> _ASSIGNMENT_
State, as a number alone, how many lines of the data contain the string "ideal".

> _ENTRIES SHOWN_
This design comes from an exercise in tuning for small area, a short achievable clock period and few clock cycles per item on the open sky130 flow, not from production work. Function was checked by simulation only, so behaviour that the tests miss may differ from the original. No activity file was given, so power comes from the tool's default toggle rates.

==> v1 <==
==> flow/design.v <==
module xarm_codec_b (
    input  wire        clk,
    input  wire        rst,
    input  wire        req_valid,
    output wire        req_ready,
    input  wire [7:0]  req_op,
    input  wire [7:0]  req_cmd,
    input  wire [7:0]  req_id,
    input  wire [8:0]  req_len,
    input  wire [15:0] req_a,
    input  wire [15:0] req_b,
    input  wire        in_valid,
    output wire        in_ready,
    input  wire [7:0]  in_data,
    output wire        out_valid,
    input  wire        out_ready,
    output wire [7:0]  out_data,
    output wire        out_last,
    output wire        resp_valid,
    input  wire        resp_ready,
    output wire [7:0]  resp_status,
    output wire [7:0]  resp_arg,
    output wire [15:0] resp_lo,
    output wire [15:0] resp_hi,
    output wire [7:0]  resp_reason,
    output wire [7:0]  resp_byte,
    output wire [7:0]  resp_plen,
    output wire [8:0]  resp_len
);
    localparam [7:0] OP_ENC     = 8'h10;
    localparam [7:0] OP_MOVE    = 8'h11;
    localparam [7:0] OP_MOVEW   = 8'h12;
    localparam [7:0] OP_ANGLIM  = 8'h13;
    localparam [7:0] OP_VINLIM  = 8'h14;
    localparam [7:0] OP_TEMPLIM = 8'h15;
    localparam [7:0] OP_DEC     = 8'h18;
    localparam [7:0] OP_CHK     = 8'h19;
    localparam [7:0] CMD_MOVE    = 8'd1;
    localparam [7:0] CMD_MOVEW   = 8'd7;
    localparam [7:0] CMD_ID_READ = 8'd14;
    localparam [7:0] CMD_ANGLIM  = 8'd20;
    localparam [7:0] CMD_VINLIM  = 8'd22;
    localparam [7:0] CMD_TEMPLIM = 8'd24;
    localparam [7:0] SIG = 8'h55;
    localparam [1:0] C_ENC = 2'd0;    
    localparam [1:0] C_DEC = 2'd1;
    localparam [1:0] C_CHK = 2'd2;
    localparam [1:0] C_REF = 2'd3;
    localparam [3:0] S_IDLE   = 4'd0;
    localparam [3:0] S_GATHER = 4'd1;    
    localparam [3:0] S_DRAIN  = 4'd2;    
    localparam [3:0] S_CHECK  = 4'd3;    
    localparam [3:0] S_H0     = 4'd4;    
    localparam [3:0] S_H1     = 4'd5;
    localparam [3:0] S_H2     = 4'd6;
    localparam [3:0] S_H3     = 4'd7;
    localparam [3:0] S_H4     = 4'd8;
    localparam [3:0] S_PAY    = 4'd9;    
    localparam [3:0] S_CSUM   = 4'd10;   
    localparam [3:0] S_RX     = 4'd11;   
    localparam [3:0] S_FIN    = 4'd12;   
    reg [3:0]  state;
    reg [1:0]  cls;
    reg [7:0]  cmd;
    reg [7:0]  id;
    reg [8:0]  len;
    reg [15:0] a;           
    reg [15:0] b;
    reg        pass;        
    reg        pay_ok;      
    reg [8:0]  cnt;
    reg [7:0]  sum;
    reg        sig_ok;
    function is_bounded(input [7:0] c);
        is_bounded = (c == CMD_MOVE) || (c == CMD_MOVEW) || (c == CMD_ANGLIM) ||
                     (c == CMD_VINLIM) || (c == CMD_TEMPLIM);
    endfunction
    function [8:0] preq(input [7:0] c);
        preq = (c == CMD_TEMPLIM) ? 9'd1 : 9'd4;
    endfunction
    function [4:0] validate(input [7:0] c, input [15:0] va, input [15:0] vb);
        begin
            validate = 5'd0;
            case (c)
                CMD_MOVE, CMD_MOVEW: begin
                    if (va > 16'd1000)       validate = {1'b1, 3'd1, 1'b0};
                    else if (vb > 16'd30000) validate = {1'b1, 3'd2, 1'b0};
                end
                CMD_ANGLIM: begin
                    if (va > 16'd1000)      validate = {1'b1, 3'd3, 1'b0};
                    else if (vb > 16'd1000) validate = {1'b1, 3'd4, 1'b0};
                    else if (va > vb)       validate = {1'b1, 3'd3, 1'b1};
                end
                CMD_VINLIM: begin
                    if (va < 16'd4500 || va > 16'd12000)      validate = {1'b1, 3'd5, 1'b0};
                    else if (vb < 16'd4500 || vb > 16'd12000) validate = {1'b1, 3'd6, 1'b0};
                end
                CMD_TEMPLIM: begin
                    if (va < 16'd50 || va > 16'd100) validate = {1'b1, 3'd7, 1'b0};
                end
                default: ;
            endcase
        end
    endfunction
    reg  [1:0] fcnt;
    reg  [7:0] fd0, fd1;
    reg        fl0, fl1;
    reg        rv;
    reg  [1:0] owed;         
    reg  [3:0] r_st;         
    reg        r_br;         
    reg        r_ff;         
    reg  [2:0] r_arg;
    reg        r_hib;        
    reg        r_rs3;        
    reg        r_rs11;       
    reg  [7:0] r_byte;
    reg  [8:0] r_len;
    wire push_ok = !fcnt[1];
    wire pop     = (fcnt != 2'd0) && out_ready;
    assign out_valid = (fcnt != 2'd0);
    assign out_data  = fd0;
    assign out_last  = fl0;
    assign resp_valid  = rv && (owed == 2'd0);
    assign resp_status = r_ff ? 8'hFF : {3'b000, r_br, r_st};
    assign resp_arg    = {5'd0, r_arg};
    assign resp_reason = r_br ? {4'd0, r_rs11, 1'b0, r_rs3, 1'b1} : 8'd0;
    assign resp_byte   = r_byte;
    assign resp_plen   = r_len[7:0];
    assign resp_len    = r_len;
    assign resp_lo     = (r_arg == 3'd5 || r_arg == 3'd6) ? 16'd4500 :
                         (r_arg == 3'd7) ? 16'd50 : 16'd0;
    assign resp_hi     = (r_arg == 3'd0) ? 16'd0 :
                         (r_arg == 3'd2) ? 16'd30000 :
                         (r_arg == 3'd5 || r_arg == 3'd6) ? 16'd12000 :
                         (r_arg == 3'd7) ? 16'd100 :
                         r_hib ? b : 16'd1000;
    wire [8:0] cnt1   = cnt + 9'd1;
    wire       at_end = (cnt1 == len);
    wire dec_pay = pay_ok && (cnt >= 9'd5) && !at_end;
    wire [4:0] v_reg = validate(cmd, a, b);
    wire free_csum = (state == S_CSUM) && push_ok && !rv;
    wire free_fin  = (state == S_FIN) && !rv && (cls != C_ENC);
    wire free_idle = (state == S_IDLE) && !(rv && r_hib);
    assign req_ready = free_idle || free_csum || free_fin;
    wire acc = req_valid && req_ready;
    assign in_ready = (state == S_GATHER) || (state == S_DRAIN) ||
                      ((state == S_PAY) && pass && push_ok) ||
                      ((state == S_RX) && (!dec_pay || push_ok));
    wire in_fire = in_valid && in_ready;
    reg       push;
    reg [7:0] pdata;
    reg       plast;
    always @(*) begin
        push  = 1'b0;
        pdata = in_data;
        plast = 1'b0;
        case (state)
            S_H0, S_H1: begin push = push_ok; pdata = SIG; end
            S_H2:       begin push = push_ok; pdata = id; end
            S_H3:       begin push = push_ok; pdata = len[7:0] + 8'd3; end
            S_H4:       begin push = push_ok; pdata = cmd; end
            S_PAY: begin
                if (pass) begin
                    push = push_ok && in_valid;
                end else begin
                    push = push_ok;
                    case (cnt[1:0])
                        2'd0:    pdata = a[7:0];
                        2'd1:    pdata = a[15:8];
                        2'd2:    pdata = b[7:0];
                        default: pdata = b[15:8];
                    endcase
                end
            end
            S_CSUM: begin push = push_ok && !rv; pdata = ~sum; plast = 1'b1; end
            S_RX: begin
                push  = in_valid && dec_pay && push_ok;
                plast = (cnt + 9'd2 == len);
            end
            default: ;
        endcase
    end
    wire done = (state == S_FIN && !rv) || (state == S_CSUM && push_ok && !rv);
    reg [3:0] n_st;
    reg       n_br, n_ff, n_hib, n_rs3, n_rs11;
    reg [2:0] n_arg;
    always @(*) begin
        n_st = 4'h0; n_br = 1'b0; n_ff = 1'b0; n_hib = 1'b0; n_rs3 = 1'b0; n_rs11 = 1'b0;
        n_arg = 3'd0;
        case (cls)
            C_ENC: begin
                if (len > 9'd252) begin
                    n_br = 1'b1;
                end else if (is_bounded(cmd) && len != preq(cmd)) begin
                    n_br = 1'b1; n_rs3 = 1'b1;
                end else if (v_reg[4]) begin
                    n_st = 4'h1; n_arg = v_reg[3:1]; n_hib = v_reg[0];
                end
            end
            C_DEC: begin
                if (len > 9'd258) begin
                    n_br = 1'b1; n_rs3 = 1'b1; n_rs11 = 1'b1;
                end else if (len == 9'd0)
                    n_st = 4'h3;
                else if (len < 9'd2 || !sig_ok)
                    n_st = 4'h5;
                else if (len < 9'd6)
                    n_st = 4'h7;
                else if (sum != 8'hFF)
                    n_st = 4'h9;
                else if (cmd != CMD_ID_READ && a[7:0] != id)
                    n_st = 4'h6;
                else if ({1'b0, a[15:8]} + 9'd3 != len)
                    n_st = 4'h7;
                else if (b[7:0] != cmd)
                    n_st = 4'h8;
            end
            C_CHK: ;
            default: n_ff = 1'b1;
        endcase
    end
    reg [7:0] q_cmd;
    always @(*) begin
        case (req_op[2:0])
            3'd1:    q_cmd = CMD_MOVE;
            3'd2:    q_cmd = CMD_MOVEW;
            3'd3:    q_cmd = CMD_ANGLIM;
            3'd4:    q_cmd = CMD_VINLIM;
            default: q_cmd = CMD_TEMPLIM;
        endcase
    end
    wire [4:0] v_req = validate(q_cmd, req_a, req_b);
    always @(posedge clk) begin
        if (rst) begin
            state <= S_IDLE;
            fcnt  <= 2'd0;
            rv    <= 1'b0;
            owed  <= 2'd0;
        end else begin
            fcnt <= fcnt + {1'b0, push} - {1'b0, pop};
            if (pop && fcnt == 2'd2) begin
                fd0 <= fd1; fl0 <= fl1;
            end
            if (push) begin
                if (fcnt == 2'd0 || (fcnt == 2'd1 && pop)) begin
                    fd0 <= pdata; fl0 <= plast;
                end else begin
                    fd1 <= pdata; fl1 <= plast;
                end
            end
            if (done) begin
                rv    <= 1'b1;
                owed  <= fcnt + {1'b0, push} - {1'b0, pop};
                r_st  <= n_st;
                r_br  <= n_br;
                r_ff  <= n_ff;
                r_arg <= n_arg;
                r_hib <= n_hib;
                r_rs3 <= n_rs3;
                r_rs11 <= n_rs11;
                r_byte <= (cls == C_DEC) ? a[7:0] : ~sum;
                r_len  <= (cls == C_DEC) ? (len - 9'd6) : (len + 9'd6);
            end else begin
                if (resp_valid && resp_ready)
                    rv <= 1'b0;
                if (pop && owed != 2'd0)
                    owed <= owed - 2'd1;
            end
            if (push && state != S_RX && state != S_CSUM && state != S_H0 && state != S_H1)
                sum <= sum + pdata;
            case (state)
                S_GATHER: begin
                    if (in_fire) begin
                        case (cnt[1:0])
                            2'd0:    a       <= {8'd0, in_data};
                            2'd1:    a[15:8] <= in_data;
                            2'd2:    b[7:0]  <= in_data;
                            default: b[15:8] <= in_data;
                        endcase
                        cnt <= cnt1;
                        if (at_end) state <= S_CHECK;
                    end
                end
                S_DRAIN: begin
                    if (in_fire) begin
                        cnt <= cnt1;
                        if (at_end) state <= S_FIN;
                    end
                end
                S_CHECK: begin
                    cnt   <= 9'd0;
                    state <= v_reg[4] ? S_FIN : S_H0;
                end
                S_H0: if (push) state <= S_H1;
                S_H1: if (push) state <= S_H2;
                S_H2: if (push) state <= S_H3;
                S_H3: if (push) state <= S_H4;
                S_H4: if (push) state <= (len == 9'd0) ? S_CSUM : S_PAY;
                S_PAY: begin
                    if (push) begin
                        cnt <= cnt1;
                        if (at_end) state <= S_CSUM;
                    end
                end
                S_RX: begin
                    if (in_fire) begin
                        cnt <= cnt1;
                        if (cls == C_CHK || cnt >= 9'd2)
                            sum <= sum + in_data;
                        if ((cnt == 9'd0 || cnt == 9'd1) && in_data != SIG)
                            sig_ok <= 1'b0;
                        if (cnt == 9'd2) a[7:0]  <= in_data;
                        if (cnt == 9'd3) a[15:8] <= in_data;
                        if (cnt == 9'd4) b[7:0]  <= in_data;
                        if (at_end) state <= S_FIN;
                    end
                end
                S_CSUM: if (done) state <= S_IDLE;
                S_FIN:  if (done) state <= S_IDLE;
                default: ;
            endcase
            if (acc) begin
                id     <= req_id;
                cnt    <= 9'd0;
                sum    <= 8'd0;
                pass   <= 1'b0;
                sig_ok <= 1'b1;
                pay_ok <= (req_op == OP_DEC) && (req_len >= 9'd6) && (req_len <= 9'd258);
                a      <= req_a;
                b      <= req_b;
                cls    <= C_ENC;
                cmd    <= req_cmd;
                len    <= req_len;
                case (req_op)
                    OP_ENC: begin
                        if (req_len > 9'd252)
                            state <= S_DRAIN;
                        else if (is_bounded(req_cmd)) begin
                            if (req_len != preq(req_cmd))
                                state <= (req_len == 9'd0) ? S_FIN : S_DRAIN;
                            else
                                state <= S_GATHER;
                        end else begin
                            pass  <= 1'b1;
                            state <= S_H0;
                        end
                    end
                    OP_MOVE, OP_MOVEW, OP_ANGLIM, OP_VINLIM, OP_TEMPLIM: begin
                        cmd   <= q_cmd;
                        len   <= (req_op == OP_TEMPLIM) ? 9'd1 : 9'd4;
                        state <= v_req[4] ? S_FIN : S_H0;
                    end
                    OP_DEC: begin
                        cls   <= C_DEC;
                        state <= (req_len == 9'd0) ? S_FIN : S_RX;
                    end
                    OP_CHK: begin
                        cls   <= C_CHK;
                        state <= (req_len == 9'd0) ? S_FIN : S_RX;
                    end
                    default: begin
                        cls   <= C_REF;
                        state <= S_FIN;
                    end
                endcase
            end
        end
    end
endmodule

--

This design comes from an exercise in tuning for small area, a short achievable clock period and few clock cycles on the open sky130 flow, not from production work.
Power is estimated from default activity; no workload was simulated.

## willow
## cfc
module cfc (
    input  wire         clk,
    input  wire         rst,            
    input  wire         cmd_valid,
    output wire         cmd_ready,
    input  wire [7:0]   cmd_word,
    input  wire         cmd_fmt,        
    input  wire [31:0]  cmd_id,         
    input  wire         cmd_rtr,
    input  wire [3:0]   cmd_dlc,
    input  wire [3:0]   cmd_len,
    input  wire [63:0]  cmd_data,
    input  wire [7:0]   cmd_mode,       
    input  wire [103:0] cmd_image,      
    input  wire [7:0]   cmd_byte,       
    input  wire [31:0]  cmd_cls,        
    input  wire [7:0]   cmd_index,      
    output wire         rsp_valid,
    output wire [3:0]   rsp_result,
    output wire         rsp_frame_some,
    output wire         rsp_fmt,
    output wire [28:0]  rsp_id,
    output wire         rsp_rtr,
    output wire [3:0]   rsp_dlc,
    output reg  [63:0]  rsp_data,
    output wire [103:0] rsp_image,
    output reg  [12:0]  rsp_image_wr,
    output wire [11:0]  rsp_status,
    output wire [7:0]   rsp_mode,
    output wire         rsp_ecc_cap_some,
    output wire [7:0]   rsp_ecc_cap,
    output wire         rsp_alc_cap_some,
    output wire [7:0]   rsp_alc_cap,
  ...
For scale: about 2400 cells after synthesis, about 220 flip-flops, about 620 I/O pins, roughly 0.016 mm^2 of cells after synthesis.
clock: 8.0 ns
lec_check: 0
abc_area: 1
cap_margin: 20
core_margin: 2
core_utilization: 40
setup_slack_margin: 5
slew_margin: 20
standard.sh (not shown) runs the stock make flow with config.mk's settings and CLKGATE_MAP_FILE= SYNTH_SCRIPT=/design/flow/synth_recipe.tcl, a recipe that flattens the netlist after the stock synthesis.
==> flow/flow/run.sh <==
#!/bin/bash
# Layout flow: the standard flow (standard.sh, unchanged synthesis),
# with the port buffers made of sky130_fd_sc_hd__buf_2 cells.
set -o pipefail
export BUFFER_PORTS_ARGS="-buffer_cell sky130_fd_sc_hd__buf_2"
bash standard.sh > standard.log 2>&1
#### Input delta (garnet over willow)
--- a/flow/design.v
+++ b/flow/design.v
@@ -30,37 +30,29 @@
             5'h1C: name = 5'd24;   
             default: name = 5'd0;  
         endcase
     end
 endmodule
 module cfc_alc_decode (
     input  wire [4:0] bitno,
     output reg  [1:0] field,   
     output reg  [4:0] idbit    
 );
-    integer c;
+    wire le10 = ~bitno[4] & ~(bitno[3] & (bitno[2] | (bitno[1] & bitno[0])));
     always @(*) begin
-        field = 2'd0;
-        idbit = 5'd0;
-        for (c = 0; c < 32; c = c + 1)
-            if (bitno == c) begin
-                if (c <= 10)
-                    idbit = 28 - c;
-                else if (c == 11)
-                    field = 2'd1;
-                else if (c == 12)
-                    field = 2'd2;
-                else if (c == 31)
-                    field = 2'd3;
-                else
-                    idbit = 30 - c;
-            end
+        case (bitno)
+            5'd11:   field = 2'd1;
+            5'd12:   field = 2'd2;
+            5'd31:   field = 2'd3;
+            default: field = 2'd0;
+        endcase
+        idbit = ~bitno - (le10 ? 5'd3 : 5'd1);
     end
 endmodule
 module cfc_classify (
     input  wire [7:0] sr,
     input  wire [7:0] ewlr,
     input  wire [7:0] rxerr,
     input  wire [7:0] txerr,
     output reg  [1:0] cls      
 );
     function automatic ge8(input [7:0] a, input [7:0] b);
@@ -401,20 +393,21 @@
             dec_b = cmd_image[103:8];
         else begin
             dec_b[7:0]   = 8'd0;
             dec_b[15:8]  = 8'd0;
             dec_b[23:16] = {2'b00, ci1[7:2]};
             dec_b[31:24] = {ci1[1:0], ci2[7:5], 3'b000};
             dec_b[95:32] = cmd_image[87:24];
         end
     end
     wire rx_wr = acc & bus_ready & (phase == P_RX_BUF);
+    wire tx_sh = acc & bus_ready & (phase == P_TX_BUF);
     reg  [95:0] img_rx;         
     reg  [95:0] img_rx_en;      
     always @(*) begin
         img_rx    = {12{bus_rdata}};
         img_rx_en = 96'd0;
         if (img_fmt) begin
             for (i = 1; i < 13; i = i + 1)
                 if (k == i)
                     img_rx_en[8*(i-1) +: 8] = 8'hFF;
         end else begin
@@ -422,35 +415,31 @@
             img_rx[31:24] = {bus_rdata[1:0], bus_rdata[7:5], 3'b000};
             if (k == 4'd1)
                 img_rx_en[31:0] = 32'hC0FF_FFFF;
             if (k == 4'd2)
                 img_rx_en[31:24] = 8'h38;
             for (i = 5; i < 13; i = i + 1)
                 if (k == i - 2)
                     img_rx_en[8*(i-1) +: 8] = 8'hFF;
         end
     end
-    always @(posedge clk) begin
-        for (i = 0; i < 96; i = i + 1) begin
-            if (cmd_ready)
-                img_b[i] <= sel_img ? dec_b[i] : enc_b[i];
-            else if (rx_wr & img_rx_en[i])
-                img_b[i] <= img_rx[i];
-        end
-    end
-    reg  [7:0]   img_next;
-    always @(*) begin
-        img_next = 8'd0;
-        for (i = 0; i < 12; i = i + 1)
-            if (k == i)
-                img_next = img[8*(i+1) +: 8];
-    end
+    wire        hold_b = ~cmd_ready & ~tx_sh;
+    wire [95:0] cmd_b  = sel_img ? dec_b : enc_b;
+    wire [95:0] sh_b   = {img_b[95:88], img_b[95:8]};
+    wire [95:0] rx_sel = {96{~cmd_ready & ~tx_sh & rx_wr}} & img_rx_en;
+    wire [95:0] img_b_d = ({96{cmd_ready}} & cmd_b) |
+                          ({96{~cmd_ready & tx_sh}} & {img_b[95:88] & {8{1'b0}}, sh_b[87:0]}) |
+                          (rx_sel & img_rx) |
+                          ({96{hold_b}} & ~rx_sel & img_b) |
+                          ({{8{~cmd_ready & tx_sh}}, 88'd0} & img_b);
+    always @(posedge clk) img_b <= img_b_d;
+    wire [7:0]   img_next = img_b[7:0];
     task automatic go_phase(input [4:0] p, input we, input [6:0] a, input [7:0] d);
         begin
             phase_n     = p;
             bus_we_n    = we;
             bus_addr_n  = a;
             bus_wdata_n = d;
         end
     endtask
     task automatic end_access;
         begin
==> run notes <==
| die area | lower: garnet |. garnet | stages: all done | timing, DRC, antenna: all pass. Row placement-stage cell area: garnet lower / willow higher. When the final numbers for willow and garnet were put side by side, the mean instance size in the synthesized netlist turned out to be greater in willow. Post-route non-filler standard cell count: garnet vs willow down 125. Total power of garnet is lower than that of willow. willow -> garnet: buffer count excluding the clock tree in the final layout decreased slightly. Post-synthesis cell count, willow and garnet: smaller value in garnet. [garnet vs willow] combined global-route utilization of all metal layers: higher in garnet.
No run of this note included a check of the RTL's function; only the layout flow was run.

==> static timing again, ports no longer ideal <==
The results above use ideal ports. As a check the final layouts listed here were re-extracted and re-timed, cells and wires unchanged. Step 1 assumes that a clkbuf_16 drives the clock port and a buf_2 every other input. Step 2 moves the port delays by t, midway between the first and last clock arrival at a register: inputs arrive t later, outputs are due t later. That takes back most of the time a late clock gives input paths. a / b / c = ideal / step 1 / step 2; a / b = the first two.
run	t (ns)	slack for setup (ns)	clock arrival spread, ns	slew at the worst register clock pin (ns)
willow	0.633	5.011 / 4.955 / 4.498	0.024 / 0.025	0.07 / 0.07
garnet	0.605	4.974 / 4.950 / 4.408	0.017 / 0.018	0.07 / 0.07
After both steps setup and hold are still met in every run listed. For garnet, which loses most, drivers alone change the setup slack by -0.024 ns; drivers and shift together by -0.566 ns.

> _EXERCISE OUTPUT_
2